Closed zhezhenwang closed 2 years ago
hello @zhezhenwang! Assuming none of the other parameters in the function have been altered, you should get the same results unless you specify background = 'genome'
. Is this the case? There, background regions with similar GC composition to foreground are randomly sampled from the genome. You can make it reproducible by setting a seed as shown here https://fmicompbio.github.io/monaLisa/articles/monaLisa.html#vsgenome. The seed is set in the function from the BiocParallel
package. Let me know if you still have problems!
Hi @machlabd Thanks for that prompt reply! Yes, I'm using background = 'genome'. I'm wondering if there is a way to measure the enrichment in a more stable manner. Because I ran through the analysis several times obviously without set.seed and saw very different results. We are expecting to see KLF family show up, and in some cases, the result is full of them
In others, none
So that makes me wonder if I can trust my result or not. I know this is also the case for homer where they use random sequences as background to test against, so probably not an easy problem to solve, but just in case if you have any thoughts on this.
Aside from that, the tool is working great and is easy to implement! Thanks for the hard work!
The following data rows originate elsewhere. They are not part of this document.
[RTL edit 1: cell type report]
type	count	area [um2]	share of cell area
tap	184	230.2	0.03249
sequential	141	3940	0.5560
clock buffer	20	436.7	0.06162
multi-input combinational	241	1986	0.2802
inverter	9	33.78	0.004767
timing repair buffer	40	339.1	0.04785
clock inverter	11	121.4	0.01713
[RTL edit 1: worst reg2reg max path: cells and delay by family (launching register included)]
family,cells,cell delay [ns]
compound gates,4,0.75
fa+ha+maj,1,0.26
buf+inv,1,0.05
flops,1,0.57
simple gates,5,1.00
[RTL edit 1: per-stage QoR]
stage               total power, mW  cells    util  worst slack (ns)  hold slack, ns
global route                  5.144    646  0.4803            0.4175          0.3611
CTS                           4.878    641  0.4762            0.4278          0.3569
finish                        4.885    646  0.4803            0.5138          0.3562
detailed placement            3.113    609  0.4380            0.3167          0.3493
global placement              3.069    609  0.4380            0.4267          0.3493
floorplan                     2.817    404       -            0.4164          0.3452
[config.mk]
export PLATFORM = sky130hd
export DESIGN_NAME = data_path
export DESIGN_NICKNAME = d
export VERILOG_FILES = /design/src/rtl/data_path.sv
export SDC_FILE = /design/constraint.sdc
export NUM_CORES = 1
export LEC_CHECK = 0
export CORE_UTILIZATION = 45
export CTS_BUF_LIST = sky130_fd_sc_hd__clkbuf_4
export DETAILED_ROUTE_END_ITERATION = 8
export GPL_TIMING_DRIVEN = 0
export SLEW_MARGIN = 20
export SYNTH_ARGS = -nofsm -noshare
export SYNTH_HDL_FRONTEND = slang
export SYNTH_SLANG_ARGS = --single-unit
export TNS_END_PERCENT = 20
[constraint.sdc]
create_clock -name clk -period 6.2 [get_ports clk]
set_clock_uncertainty 0.1 [all_clocks]
set_input_delay 0.62 -clock clk [delete_from_list [all_inputs] [get_ports clk]]
set_output_delay 0.62 -clock clk [all_outputs]
set_load 0.05 [all_outputs]
[src/rtl/data_path.sv]
// Datapath for the K-and-S processor: IR and decoder, 4x16 register file, ALU with
// registered flags, program counter and RAM address/data muxing.
package k_and_s_pkg;
    typedef enum logic [3:0] {
        I_NOP, I_BRANCH, I_BZERO, I_BNZERO, I_BNEG, I_BNNEG, I_BOV, I_BNOV,
        I_LOAD, I_STORE, I_MOVE, I_ADD, I_SUB, I_AND, I_OR, I_HALT
    } decoded_instruction_type;
endpackage

module data_path
    import k_and_s_pkg::*;
(
    input  logic                    clk,
    input  logic                    rst_n,
    input  logic                    branch,
    input  logic                    pc_enable,
    input  logic                    ir_enable,
    input  logic                    write_reg_enable,
    input  logic                    addr_sel,
    input  logic                    c_sel,
    input  logic                    flags_reg_enable,
    input  logic [1:0]              operation,
    output decoded_instruction_type decoded_instruction,
    output logic                    zero_op,
    output logic                    neg_op,
    output logic                    unsigned_overflow,
    output logic                    signed_overflow,
    output logic [4:0]              ram_addr,
    output logic [15:0]             data_out,
    input  logic [15:0]             data_in
);

    logic [15:0] ir;
    logic [4:0]  pc;
    logic [15:0] regs [4];

    logic [1:0]  sel_a;
    logic [1:0]  sel_b;
    logic [1:0]  sel_c;
    logic [15:0] bus_a;
    logic [15:0] bus_b;
    logic [15:0] bus_c;
    logic [15:0] alu_result;
    logic [16:0] add_full;
    logic [15:0] sub_result;
    logic        next_zero;
    logic        next_neg;
    logic        next_uovf;
    logic        next_sovf;

    // IR[7] carries no meaning in any instruction format.
    logic        unused_ir_bit;
    assign unused_ir_bit = ir[7];

    always_comb begin
        decoded_instruction = I_NOP;
        case (ir[15:8])
            8'h00:   decoded_instruction = I_NOP;
            8'h01:   decoded_instruction = I_BRANCH;
            8'h02:   decoded_instruction = I_BZERO;
            8'h03:   decoded_instruction = I_BNZERO;
            8'h04:   decoded_instruction = I_BNEG;
            8'h05:   decoded_instruction = I_BNNEG;
            8'h06:   decoded_instruction = I_BOV;
            8'h07:   decoded_instruction = I_BNOV;
            8'h81:   decoded_instruction = I_LOAD;
            8'h82:   decoded_instruction = I_STORE;
            8'h91:   decoded_instruction = I_MOVE;
            8'hA1:   decoded_instruction = I_ADD;
            8'hA2:   decoded_instruction = I_SUB;
            8'hA3:   decoded_instruction = I_AND;
            8'hA4:   decoded_instruction = I_OR;
            8'hFF:   decoded_instruction = I_HALT;
            default: decoded_instruction = I_NOP;
        endcase
    end

    // MOVE routes src onto both ports so an OR passes it through unchanged.
    always_comb begin
        sel_a = ir[3:2];
        sel_b = ir[1:0];
        sel_c = ir[6:5];
        case (decoded_instruction)
            I_MOVE: begin
                sel_a = ir[1:0];
                sel_c = ir[3:2];
            end
            I_ADD, I_SUB, I_AND, I_OR: sel_c = ir[5:4];
            default: sel_c = ir[6:5];
        endcase
    end

    assign bus_a    = regs[sel_a];
    assign bus_b    = regs[sel_b];
    assign data_out = regs[ir[6:5]];

    assign add_full   = {1'b0, bus_a} + {1'b0, bus_b};
    assign sub_result = bus_a - bus_b;

    always_comb begin
        alu_result = add_full[15:0];
        next_uovf  = 1'b0;
        next_sovf  = 1'b0;
        case (operation)
            2'b00: begin
                alu_result = add_full[15:0];
                next_uovf  = add_full[16];
                next_sovf  = (bus_a[15] == bus_b[15]) && (add_full[15] != bus_a[15]);
            end
            2'b01: begin
                alu_result = sub_result;
                next_uovf  = (bus_a < bus_b);
                next_sovf  = (bus_a[15] != bus_b[15]) && (sub_result[15] != bus_a[15]);
            end
            2'b10: alu_result = bus_a & bus_b;
            default: alu_result = bus_a | bus_b;
        endcase
    end

    assign next_zero = (alu_result == 16'h0000);
    assign next_neg  = alu_result[15];
    assign bus_c     = c_sel ? data_in : alu_result;

    always_ff @(posedge clk or negedge rst_n) begin
        if (!rst_n) begin
            ir <= '0;
        end else if (ir_enable) begin
            ir <= data_in;
        end
    end

    // Branch target comes from the pre-edge IR even when the IR loads on the same edge.
    always_ff @(posedge clk or negedge rst_n) begin
        if (!rst_n) begin
            pc <= '0;
        end else if (pc_enable) begin
            pc <= branch ? ir[4:0] : pc + 5'd1;
        end
    end

    always_ff @(posedge clk or negedge rst_n) begin
        if (!rst_n) begin
            for (int i = 0; i < 4; i++) begin
                regs[i] <= '0;
            end
        end else if (write_reg_enable) begin
            regs[sel_c] <= bus_c;
        end
    end

    always_ff @(posedge clk or negedge rst_n) begin
        if (!rst_n) begin
            zero_op           <= 1'b0;
            neg_op            <= 1'b0;
            unsigned_overflow <= 1'b0;
            signed_overflow   <= 1'b0;
        end else if (flags_reg_enable) begin
            zero_op           <= next_zero;
            neg_op            <= next_neg;
            unsigned_overflow <= next_uovf;
            signed_overflow   <= next_sovf;
        end
    end

    assign ram_addr = addr_sel ? pc : ir[4:0];

endmodule

## Word level (Yosys, flattened, before mapping)

Index checks and enable logic that the tools add are counted.

- Register bits: 89
- Bits in latches: 0
- RAM bits: 0
- Memory bits (read-only): 0
- Output and inout port bits: 29
- Logic and storage cells: 78
- Memories: 0

- $add $sub $neg: 3
- Multipliers: 0
- Div/mod/pow operators: 0
- Magnitude comparators: 6
- Equal/unequal tests: 26
- Shift operators: 0
- Multiplexer cells: 21
- Bitwise logic cells: 6
- Reduce and logical (&&, ||, !) cells: 6

Operator list:

| cell | number |
|---|---|
| $mux 16 | 8 |
| $bmux 16 s2 | 3 |
| $bwmux 64 | 1 |
| $eq 8x8->1 const B | 8 |
| $pmux 4 s15 | 1 |
| $pmux 16 s3 | 1 |
| $demux 16 s2 | 1 |
| $eq 8x3->1 const B | 4 |
| $eq 4x4->1 const B | 5 |
| $add 16x16->17 | 1 |
| $and 16x16->16 | 1 |
| $eq 8x2->1 const B | 2 |
| $logic_not 16->1 | 1 |
| $lt 16x16->1 | 1 |
| $or 16x16->16 | 1 |
| $sub 16x16->16 | 1 |
| $ge 3x3->1 const B | 4 |
| $not 2->3 | 4 |
| $mux 5 | 2 |
| $eq 8x1->1 const B | 1 |
| $add 5x1->5 const B | 1 |
| $pmux 1 s2 | 2 |
| $pmux 2 s2 | 1 |
| $reduce_or 4->1 | 1 |
| other kinds (8) | 12 |

## Depth between registers and ports, before layout

Gate-level depths: netlist of the first run.

- Depth after elaboration: 12
- Gate-level depth with buffers: 23
- Depth with buffers taken out: 21

## Worst setup path after synthesis of the first run

OpenSTA, ideal clock, no wires.

- Path kind: register to register
- Start point: reg ir[11]
- End point: reg regs[14] (netlist name)
- Setup time: 0.125 ns
- Arrival: 5.424 ns
- Required time: 5.975 ns
- Path slack: 0.551 ns
- Cell stages (with the launch flop): 24
- Path buffers: 3
- Clock period less this slack: 5.649 ns
- Cells stage by stage: dfrtp_1 > or4b_1 > buf_2 > nor3_1 > a211o_1 > a41o_1 > buf_2 > buf_1 > nand2_1 > nand2_1 > inv_1 > ha_1 > fa_1 > a21o_1 > a21oi_1 > o21bai_1 > a31oi_1 > nor2_1 > a31o_2 > o31a_1 > o311a_1 > nor3_2 > o21ai_1 > mux2_2

- Cells in the longest elaborated chain, start to end: 12
- Elaborated cells on any way between the ends: 41
- Those cells by class: add/sub: 2; order compare: 2; eq/ne: 20; mux: 11; bitwise: 4; reduce/logical: 2

RTL lines:

| what | RTL line | RTL |
|---|---|---|
| from (decl) | 33 | `logic [15:0] ir;` |
| from (signal assigned) | 128 | `ir <= data_in;` |
| $eq 8x8->1, or another cell as far along | 57 | `case (ir[15:8])` |
| $pmux 4 s15 (*) | 57 |  |
| named net decoded_instruction[1] | 23 | `output decoded_instruction_type decoded_instruction,` |
| $eq 4x4->1 | 83 | `case (decoded_instruction)` |
| $mux 2 | 83 |  |
| $not 2->3 (implied by the code) | 93 | `assign bus_a = regs[sel_a];` |
| $bmux 16 s2 | 93 |  |
| $mux 16 (implied by the code) (2 in a row) | 93 |  |
| $sub 16x16->16, or another cell as far along | 98 | `assign sub_result = bus_a - bus_b;` |
| $pmux 16 s3 | 104 | `case (operation)` |
| $mux 16 | 122 | `assign bus_c = c_sel ? data_in : alu_result;` |
| $bwmux 64 (*) | 147 | `regs[sel_c] <= bus_c;` |
| to (signal, indexed assignment) | 147 |  |
| to (decl) | 35 | `logic [15:0] regs [4];` |

The timed path passes the listed nets; every way through them passes the cells marked *. The select of a mux whose other input is x is not followed.
A chain may end at the register's enable or synchronous reset.

## Worst setup path in the final report of the first run

- Start point: reg ir[11]
- End point: reg regs[15] (netlist name)

- Cells in the longest elaborated chain, start to end: 12
- Elaborated cells on any way between the ends: 41
- Those cells by class: add/sub: 2; order compare: 2; eq/ne: 20; mux: 11; bitwise: 4; reduce/logical: 2

RTL lines:

| what | RTL line |
|---|---|
| $eq 8x8->1, or another cell as far along | 57 |
| $pmux 4 s15 (*) | 57 |
| $eq 4x4->1 | 83 |
| $mux 2 | 83 |
| $not 2->3 (implied by the code) | 93 |
| $bmux 16 s2 | 93 |
| $mux 16 (implied by the code) (2 in a row) | 93 |
| $sub 16x16->16, or another cell as far along | 98 |
| $pmux 16 s3 | 104 |
| $mux 16 | 122 |
| $bwmux 64 (*) | 147 |

Mark *: on every way between the ends. The rest lies on a longest branch, timed or not. The select of a mux whose other input is x is not followed.

==> metrics.txt, run 1 <==
number of enable flip-flop cells after synthesis 0; num ports 56; H-Tree Depth 3; Async SR Flop Fraction 100.0%; core box area 0.01612 mm2; pwr/cell area 551.8 mW/mm2; Final Max Slew Viols 0; Final Util 53.80%; layout cells sized above 1 22.14%; Root Buffer clkbuf_4; vias in the first global route 6159; TritonCTS clock tree built; synth warn 0; via count 6504; CTS buffer count 9; CTS Sinks 88; max cap viols 0; crit path max fanout 10; Final HPWL DP 17850 um; gr ovfl total 0; Total Routing Usage GR 27.50%; first-pass GRT wire length 36040 um; worst min-delay path category reg -> reg; CP Capture Type flip-flop; highest ir drop seen on vdd 0.3031 mV; Vias/cell 6.159; synthesized area per cell 9.840 um2; launch point of the worst reg-to-reg path ir[11]; RSZ-0062 raised after global routing false; Post-Syn Nets 844; post-synth cell types 77; PortBufs 51; CP required 6.48 ns; die width 131.4 um; die area 0.01727 mm2; final setup fails 0; min Tclk post-route 5.973 ns; hold slack 0.4117 ns; Top FF cell, synth dfrtp_1; FP Rows 46; Seq/Total Area, Yosys 29.22%; global placer's final weighted congestion 0.9067; Die H 131.4 um; DR pass1 iterations 5; source of the critical timing path ir[11]; clk slew on worst S/H paths 0.18 ns; post-route ant nets 0; cell count after synthesis 766; Antenna Cells 0; Final Net Count 913; largest net degree at the start of global routing 57; initial antenna violation count 0; Max clock buf depth 2; Arrival @ worst endpoint 6.25 ns; Crit Path Class reg -> reg; hold wc startpoint signed_overflow; leak pwr 0.003744 uW; Remaining DRCs 0; DR iter-0 viols 602; synthesis-stage register bit count 88; Final Hold Viols 0; Worst setup SP type flip-flop; f_max 0.1674 GHz; initial core utilization 46.77%; Tcrit/Tclk final 96.34%; layout filler cell count 1523; DR WL/cell 21.97 um; Worst Max-Slew Pin Slew 0.8929 ns; final WL 23200 um; status finished, final reports clean; synthesized cell area 0.007537 mm2; Syn-to-layout area delta 15.04%; Clock Latency Late Sink 0.50 ns; Rel. slew slack 40.47%
[Yosys cell counts (9+ instances only)]
library cell   n  share of area (%)
nor2_1        33                1.6
nand2_1       78                3.9
xnor2_1        9                1.0
o21ai_0       38                2.5
ha_1          49                8.1
nor3_1         9               0.60
o22ai_1       10               0.83
clkbuf_1      30                1.5
a31oi_1       11               0.91
mux2i_1       31                4.1
dfrtp_1       88                 29
mux2_2        87                 13
inv_1         52                2.6
a21oi_1       33                2.2
mux4_2        33                9.9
Hello! Yes, that is an important thing, to have a reasonable set of background regions, and it can indeed result in very different outcomes if the background set is not a good match to the foreground in terms of nucleotide composition. There is unfortunately no single easy answer for this but to try to manually define a reasonable background set. I would try to pay attention to the following:
1) when using background = 'genome'
, do you see a warning message coming up saying that the selected background regions do not match the foreground well in GC composition?
2) Is it possible to limit the random sampling of background to parts of the genome that you think make more sense in terms of nucleotide composition similarity to the foreground set you have? If so, you can specify this in the genome.regions
argument of calcBinnedMotifEnrR
.
3) do some diagnostic plots to look at overall dinucleotide composition differences between foreground and background regions. In monaLisa
we provide the plotBinDiagnostics
function. Since you are using background = 'genome'
you can specify the bins
argument as a factor the same length as the seqs
with two levels: foreground and background. I would compare this plot to the motif enrichments you get. As an example, if the motifs that are enriched are GC rich, and your background regions are GC poor, it is worth making sure your background sequences are similar in GC composition to the foreground and then seeing if GC rich motifs are still enriched after accounting for this.
4) try manually defining background regions using the nullranges
package mentioned here in the vignette https://fmicompbio.github.io/monaLisa/articles/monaLisa.html#vsgenome and use them as a second bin in calcBinnedMotifEnrR
, which will give you more control over the used background.
I hope this helps in some way. I'm glad the tool is helpful for you and thanks for your feedback!
Hi @zhezhenwang, I will close this issue for now. Feel free to re-open it if you have more questions.
Hi, I'm running a motif enrichment analysis against the background, using the code in the vignette and it seems calcBinnedMotifEnrR gets me a different result each time I run it. Is this something to be expected?